De nuevo les brilló la Estrella a los Magos. Y esta vez la alegría recibida del Cielo fue inmensa (Mt 2,l0). Desde entonces, cada Año Nuevo la creación entera se libera un tanto más por el gozo renovado de los “hijos de Dios” (Rm 8,19-21).
Se oye a alguien cantar al otro lado de la Alambra:
“Dame limosna, mujer,
que no hay pena mayor
que ser
ciego en Granada”.
¿Qué tendrá la ciudad mora y cristiana para lamento tan sentido? Debe ser cosa de sus piedras y su luz.
Podemos pensar que vemos porque la luz existe y, también, que la luz tiene su razón de ser en nuestros ojos, aunque esto suene un poco pretencioso.
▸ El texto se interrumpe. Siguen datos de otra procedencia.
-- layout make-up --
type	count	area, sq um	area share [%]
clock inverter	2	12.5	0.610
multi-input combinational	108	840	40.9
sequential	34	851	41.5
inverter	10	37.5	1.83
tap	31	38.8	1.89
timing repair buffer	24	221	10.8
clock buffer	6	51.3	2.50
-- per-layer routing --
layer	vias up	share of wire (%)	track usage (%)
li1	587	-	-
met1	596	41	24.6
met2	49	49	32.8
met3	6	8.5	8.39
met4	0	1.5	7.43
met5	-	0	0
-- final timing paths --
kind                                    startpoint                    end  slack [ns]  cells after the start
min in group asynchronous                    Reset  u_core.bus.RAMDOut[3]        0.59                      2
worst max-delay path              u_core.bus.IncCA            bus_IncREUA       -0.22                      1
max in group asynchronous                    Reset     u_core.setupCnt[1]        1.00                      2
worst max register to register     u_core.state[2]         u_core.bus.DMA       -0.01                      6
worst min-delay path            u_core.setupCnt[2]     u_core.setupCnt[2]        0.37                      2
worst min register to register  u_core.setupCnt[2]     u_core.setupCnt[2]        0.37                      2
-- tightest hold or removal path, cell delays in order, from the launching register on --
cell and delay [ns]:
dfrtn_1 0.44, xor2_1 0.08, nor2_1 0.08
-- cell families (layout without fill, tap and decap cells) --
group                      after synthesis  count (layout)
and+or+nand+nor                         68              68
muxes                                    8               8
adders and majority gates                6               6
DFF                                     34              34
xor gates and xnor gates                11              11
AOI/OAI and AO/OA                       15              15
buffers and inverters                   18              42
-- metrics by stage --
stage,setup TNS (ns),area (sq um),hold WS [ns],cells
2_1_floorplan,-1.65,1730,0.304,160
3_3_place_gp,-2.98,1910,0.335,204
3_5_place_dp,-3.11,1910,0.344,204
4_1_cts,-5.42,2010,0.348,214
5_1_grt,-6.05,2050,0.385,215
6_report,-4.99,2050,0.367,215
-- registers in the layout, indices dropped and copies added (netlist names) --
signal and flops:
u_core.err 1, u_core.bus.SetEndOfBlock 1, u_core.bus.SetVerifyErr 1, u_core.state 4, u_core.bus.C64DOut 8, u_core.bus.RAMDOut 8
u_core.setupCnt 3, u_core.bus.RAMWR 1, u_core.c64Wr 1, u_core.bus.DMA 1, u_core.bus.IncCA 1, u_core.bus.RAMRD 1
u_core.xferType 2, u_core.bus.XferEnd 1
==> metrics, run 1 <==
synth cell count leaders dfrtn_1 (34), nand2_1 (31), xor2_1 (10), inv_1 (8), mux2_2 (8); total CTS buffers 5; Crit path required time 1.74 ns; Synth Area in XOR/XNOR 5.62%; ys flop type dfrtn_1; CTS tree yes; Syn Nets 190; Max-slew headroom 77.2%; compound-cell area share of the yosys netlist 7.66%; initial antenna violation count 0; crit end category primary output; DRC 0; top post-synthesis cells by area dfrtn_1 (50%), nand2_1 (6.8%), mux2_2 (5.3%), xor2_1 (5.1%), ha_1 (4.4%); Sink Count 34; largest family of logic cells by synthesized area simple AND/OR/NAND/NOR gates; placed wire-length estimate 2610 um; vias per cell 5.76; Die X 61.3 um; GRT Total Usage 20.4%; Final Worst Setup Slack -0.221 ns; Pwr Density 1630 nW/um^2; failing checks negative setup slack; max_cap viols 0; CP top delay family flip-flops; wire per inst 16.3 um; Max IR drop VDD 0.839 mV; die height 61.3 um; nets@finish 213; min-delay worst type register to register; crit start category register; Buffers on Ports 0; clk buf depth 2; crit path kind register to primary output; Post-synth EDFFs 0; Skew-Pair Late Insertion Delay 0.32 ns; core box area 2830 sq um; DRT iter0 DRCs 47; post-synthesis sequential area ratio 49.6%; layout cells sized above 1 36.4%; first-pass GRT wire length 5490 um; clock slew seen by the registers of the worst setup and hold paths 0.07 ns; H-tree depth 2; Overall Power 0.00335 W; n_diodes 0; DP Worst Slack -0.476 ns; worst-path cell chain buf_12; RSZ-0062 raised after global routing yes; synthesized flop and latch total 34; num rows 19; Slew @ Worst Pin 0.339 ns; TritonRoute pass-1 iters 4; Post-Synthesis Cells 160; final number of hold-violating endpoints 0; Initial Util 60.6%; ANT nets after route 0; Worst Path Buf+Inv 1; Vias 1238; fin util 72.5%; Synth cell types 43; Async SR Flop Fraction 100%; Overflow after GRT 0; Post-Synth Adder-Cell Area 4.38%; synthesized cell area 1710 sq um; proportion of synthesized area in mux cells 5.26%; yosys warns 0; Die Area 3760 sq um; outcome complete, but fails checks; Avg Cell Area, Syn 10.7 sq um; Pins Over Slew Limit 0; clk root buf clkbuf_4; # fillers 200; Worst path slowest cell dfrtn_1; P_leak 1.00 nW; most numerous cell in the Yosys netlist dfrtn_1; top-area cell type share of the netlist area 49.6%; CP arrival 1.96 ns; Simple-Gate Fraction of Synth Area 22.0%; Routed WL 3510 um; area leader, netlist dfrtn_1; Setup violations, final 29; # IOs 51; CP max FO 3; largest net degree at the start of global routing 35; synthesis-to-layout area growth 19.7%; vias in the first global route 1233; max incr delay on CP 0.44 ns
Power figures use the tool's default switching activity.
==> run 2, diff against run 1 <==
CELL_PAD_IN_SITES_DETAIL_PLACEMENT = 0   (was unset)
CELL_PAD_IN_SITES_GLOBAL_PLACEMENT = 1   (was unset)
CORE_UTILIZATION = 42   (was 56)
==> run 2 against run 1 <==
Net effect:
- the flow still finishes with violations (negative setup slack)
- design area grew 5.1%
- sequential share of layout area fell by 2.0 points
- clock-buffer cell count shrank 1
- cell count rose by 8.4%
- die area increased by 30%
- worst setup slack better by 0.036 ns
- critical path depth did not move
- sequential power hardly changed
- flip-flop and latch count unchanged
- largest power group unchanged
Pero ¿para qué la luz, si no hubiera unos ojos que se abrieran para ver? La luz y los ojos se llaman mutuamente.
Dice S. Juan que “Dios es Luz y en Él no hay tiniebla alguna” (1Jn 1,5). La esencia misma de Dios es lo más misterioso y lo más difícil de concebir para nosotros. Además es Amor (1Jn 4,8.16). Por eso tenemos ojos y corazón: estamos bien hechos.
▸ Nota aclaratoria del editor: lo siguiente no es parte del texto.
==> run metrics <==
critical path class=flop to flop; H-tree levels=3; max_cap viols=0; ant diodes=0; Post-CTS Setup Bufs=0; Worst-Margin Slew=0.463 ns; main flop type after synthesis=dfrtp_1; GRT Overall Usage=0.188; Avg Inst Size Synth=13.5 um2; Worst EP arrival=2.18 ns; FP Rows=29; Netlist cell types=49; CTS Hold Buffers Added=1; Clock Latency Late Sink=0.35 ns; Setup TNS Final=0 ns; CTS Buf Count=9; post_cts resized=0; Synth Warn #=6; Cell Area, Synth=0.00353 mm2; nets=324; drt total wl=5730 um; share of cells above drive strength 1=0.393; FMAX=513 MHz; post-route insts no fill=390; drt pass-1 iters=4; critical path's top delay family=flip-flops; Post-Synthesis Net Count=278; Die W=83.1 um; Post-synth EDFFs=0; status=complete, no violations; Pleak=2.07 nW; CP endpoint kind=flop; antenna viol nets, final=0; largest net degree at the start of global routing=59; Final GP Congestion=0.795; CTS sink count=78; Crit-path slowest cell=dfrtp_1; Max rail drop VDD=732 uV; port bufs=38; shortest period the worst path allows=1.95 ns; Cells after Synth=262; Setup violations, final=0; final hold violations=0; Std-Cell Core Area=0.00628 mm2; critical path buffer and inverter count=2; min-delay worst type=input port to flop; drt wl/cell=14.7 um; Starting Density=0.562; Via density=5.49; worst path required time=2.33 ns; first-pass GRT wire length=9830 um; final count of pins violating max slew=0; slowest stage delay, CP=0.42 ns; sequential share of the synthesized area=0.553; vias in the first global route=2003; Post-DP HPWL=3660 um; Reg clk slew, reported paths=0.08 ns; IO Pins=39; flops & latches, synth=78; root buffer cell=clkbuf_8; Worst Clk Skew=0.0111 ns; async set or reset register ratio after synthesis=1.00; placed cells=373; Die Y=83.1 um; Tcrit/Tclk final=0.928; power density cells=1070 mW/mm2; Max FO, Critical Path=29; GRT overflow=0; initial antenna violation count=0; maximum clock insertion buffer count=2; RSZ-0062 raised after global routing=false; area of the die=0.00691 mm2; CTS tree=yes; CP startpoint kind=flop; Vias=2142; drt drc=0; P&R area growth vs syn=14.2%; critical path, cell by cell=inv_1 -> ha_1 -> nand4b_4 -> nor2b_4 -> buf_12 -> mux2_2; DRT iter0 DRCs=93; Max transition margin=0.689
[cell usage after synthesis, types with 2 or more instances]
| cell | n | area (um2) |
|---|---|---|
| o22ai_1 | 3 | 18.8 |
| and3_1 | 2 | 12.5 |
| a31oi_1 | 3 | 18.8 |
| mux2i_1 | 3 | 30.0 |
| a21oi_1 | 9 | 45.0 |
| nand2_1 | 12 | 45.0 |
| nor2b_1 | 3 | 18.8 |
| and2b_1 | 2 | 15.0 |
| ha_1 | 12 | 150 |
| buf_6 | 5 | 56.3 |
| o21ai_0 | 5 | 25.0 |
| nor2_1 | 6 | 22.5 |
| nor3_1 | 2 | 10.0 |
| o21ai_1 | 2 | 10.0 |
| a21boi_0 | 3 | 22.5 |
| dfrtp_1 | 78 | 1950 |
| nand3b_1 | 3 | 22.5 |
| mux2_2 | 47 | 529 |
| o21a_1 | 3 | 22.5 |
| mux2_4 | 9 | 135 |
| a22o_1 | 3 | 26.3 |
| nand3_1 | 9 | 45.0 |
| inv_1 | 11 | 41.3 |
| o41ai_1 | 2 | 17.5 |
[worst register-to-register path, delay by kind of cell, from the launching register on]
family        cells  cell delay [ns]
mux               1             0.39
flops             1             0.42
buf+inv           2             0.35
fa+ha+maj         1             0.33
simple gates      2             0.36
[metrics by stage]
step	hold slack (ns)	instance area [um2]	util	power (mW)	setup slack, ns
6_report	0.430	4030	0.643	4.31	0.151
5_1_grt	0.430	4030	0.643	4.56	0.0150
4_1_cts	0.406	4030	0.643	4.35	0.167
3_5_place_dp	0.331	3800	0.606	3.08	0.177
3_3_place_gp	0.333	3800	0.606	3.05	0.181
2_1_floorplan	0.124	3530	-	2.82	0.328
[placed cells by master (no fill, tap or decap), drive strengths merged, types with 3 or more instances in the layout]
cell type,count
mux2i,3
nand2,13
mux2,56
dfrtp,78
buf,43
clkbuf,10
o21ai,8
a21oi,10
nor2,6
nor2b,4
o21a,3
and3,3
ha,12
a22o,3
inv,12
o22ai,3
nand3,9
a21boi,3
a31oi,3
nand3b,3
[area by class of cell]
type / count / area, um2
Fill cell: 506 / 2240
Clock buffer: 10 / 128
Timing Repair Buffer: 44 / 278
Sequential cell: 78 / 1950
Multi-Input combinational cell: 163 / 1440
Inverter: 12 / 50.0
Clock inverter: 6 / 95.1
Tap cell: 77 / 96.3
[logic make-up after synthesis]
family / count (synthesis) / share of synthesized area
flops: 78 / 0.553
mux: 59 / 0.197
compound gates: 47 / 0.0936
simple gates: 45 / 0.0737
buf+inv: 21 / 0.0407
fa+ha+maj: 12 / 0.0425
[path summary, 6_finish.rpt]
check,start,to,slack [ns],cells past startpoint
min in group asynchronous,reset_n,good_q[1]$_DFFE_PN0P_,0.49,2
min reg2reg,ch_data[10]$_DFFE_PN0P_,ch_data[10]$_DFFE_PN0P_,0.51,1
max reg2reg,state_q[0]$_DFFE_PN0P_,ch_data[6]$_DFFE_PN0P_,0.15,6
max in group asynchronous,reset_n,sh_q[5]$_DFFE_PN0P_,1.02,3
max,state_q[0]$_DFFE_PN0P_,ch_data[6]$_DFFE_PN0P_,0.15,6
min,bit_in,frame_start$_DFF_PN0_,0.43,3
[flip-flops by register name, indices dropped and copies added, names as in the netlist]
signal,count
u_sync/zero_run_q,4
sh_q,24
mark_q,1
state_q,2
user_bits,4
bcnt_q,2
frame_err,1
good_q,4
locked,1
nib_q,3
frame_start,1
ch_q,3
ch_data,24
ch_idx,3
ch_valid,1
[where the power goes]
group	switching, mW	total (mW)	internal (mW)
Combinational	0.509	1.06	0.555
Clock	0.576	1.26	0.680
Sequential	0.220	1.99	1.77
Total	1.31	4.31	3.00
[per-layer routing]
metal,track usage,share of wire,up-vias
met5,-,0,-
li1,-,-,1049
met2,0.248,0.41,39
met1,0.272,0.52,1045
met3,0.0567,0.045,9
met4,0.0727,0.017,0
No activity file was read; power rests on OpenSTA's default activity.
Sí, hay una pena más honda y grande que la ceguera en Granada: no darle al corazón la posibilidad de ver la Luz del Amor de Dios. Y esto sin metáforas: ¡que podemos ver esa Luz y ese Amor en carne como la nuestra, tan próxima y tan nuestra (Flp 2,7) que podemos hasta comerla!
Escribió en un poema J. P. Sartre (tan ateo él) que la Virgen María, mirando al niño Jesús pequeñito, en aquella primera Navidad, se decía a sí misma: “Es Dios y se parece a mí”.
¿Sabría María que aquel niño era Dios porque se parecía a ella, o se parecían precisamente porque el niño era Dios? Razón tenía el filósofo francés: desde entonces no ha vuelto nadie a mirar así; sí el Señor. Y, claro está, las preguntas se agolpan de nuevo: ¿cómo alumbró la Palabra la Luz en aquella mujer judía para hacer de ella la primera casa —“su casa” (Jn 1.11)—, su primera Morada, Arca bendita de la Alianza de la gloria del Padre (v.14)? La plenitud de gracia y de verdad (v.14) del Verbo encarnado culminará en María al pie de la Cruz haciendo de ella la Hija de Sión, Madre del nuevo pueblo de Dios, del verdadero Israel (Jn 19,25-27).
De tal modo ha sido hecha la luz para nosotros que nada teme más nuestro corazón que las tinieblas, que lo oscuro. Algo tiene la ceguera que nos asusta y espanta, impulsándonos a adoptar mil y una precauciones, mil y un cuidados para proteger los ojos mucho más que el resto de los sentidos. Es el pánico al “caos” del principio, al inmenso “vacío y oscuridad” de los orígenes (Gn 1,2). La ceguera es un regreso al punto anterior al “Hágase la luz”; al antes del “Muro de Planck”. Sólo había una cuenca vacía de un ojo inexistente. Lo dijo Dios y se hizo: atardeció y amaneció el 1 de enero fundacional de todos los años; y nació sin 31 de diciembre previo. La Luz engendró la Historia como un milagro de la bondad de Dios (Gn 1,4).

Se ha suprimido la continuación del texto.